O circo contemporâneo e as artes de rua constituem também exceção, dado que “se trata de uma área nova a concurso”.
O período de candidaturas ao Programa de Apoio Sustentado teve início em outubro com uma dotação de 64,5 milhões de euros para o quadriénio 2018-2021 para seis domínios – circo contemporâneo e artes de rua, dança, artes visuais, cruzamentos disciplinares, música e teatro.
Os resultados provisórios do processo deixam sem financiamento companhias como o Teatro Experimental do Porto e a Seiva Trupe, ou Teatro Experimental de Cascais. Tal como acontece, de resto, com o Centro Dramático de Évora e a Escola da Noite e O Teatrão, de Coimbra, ambas profissionais. Entre os projetos excluídos figuram ainda Cão Solteiro, Bienal de Cerveira e o Chapitô.
Ainda de acordo com os dados da DGArtes, foram admitidas 242 das 250 candidaturas “para uma distribuição regional máxima de 45 por cento para cada região”: Norte, Centro, Área Metropolitana de Lisboa, Alentejo, Algarve e as estreantes regiões autónomas da Madeira e dos Açores.
“Disparidades”
É precisamente na distribuição geográfica dos apoios que o presidente da Câmara Municipal do Porto, outra das vozes críticas das decisões da Direção-Geral das Artes, encontra matéria para reprovar.
O CENA-STE, Sindicato dos Trabalhadores de Espetáculos, do Audiovisual e dos Músicos, a Rede - Associação de Estruturas para a Dança Contemporânea, a Plateia - Profissionais Artes Cénicas e o Manifesto em Defesa da Cultura já agendaram, em conjunto, ações de protesto para a próxima sexta-feira.
“Preocupou-nos, desde a abertura do concurso, os termos territoriais que servem de base aos critérios distributivos, assim como as disparidades entre os montantes disponíveis para os diferentes territórios”, escreveu Rui Moreira em carta entregue a 23 de março ao ministro da Cultura e divulgada na manhã desta segunda-feira durante uma reunião, no teatro Rivoli, com entidades culturais do Porto “amplamente prejudicadas pelos resultados” do Programa de Apoio Sustentado.

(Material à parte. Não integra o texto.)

[src/design/temp_sensor_average_window_alarm_unit_defines.svh]
// Assertion macros shared by the temperature alarm unit and its alarm submodule.
// Each file that asserts includes this header; the macros expect clk and rst_n in scope.
`ifndef TEMP_SENSOR_AVERAGE_WINDOW_ALARM_UNIT_DEFINES_SVH
`define TEMP_SENSOR_AVERAGE_WINDOW_ALARM_UNIT_DEFINES_SVH

// Same-cycle implication, checked outside reset.
`define TSA_ASSERT_IMPLY(lbl, ante, cons, msg) \
  lbl: assert property (@(posedge clk) disable iff (!rst_n) (ante) |-> (cons)) \
    else $error(msg);

// Next-cycle implication, checked outside reset.
`define TSA_ASSERT_NEXT(lbl, ante, cons, msg) \
  lbl: assert property (@(posedge clk) disable iff (!rst_n) (ante) |=> (cons)) \
    else $error(msg);

`endif

[src/design/tsa_pkg.sv]
// Shared types and constants of the temperature averaging and window alarm unit.
// Used by every module of the block; depends on nothing.
package tsa_pkg;

  localparam int TEMP_W      = 17;
  localparam int GAIN_W      = 16;
  localparam int HYST_W      = 16;
  localparam int BASE_W      = 16;
  localparam int SUM_W       = 18;
  localparam int MUL_CNT_W   = 4;
  localparam int DIV_CNT_W   = 5;
  localparam int SAMPLE_W    = 10;
  localparam int IN_DATA_W   = 16;
  localparam int OUT_DATA_W  = 40;
  localparam int CFG_ADDR_W  = 3;
  localparam int CFG_DATA_W  = 17;

  // Full-scale reading maps to 100 degrees in 1/256 degree units.
  localparam int BASE_SCALE  = 25600;
  // Zero point of the half-scale offset sensor, 50 degrees.
  localparam int HALF_SCALE  = 12800;

  localparam logic [TEMP_W-1:0] TEMP_MAX = 17'h0FFFF;
  localparam logic [TEMP_W-1:0] TEMP_MIN = 17'h10000;

  // Configuration register indexes.
  localparam logic [CFG_ADDR_W-1:0] REG_SENSOR_TYPE = 3'd0;
  localparam logic [CFG_ADDR_W-1:0] REG_GAIN_Q8     = 3'd1;
  localparam logic [CFG_ADDR_W-1:0] REG_OFFSET_T    = 3'd2;
  localparam logic [CFG_ADDR_W-1:0] REG_UPPER_LIMIT = 3'd3;
  localparam logic [CFG_ADDR_W-1:0] REG_LOWER_LIMIT = 3'd4;
  localparam logic [CFG_ADDR_W-1:0] REG_HYSTERESIS  = 3'd5;

  // Reset values of the configuration registers.
  localparam logic [GAIN_W-1:0] RST_GAIN_Q8     = 16'd256;
  localparam logic [TEMP_W-1:0] RST_UPPER_LIMIT = 17'd7680;
  localparam logic [TEMP_W-1:0] RST_LOWER_LIMIT = 17'd2560;
  localparam logic [HYST_W-1:0] RST_HYSTERESIS  = 16'd256;

  typedef struct packed {
    logic              sensor_type;
    logic [GAIN_W-1:0] gain_q8;
    logic [TEMP_W-1:0] offset_t;
  } cal_cfg_t;

  typedef struct packed {
    logic [TEMP_W-1:0] upper_limit;
    logic [TEMP_W-1:0] lower_limit;
    logic [HYST_W-1:0] hysteresis;
  } win_cfg_t;

  typedef struct packed {
    logic active;
    logic range_event;
  } alarm_stat_t;

  // Result payload, last field in the lowest bits.
  typedef struct packed {
    logic [3:0]        pad;
    logic              range_event;
    logic              alarm_active;
    logic [TEMP_W-1:0] avg_temp;
    logic [TEMP_W-1:0] inst_temp;
  } out_pay_t;

  typedef enum logic [2:0] {
    S_IDLE,
    S_INST,
    S_CMP,
    S_DIV,
    S_AVG,
    S_OUT
  } tsa_state_t;

endpackage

O autarca estranha, em concreto, “que a Área Metropolitana de Lisboa surja no concurso enquanto região, por direito próprio - em competição com o Norte, o Centro, o Alentejo, o Algarve, e as regiões Autónomas - e invariavelmente em situação de gritante vantagem”.
“Em alguns casos, esta beneficia, à partida, de verbas superiores em 50 por cento ou até mesmo 100 por cento face ao Norte”, assinala Rui Moreira.
Os artistas da Invicta, insiste o presidente da Câmara, “concorreram injustamente contra grandes estruturas de programação de vários municípios. Estas estruturas gerem, em muitos casos, equipamentos municipais e estão, por isso, dotadas de financiamento público”.
Rui Moreira considera mesmo tratar-se de um caso de duplo financiamento público. E lamenta “o impacto do atraso na saída dos resultados de um concurso que é lançado com dois anos de hiato face ao anterior”.
O Presidente da República já indicou que tenciona reunir-se com autarcas, companhias de teatro e com o Governo. Marcelo Rebelo de Sousa diz que só depois tomará posição.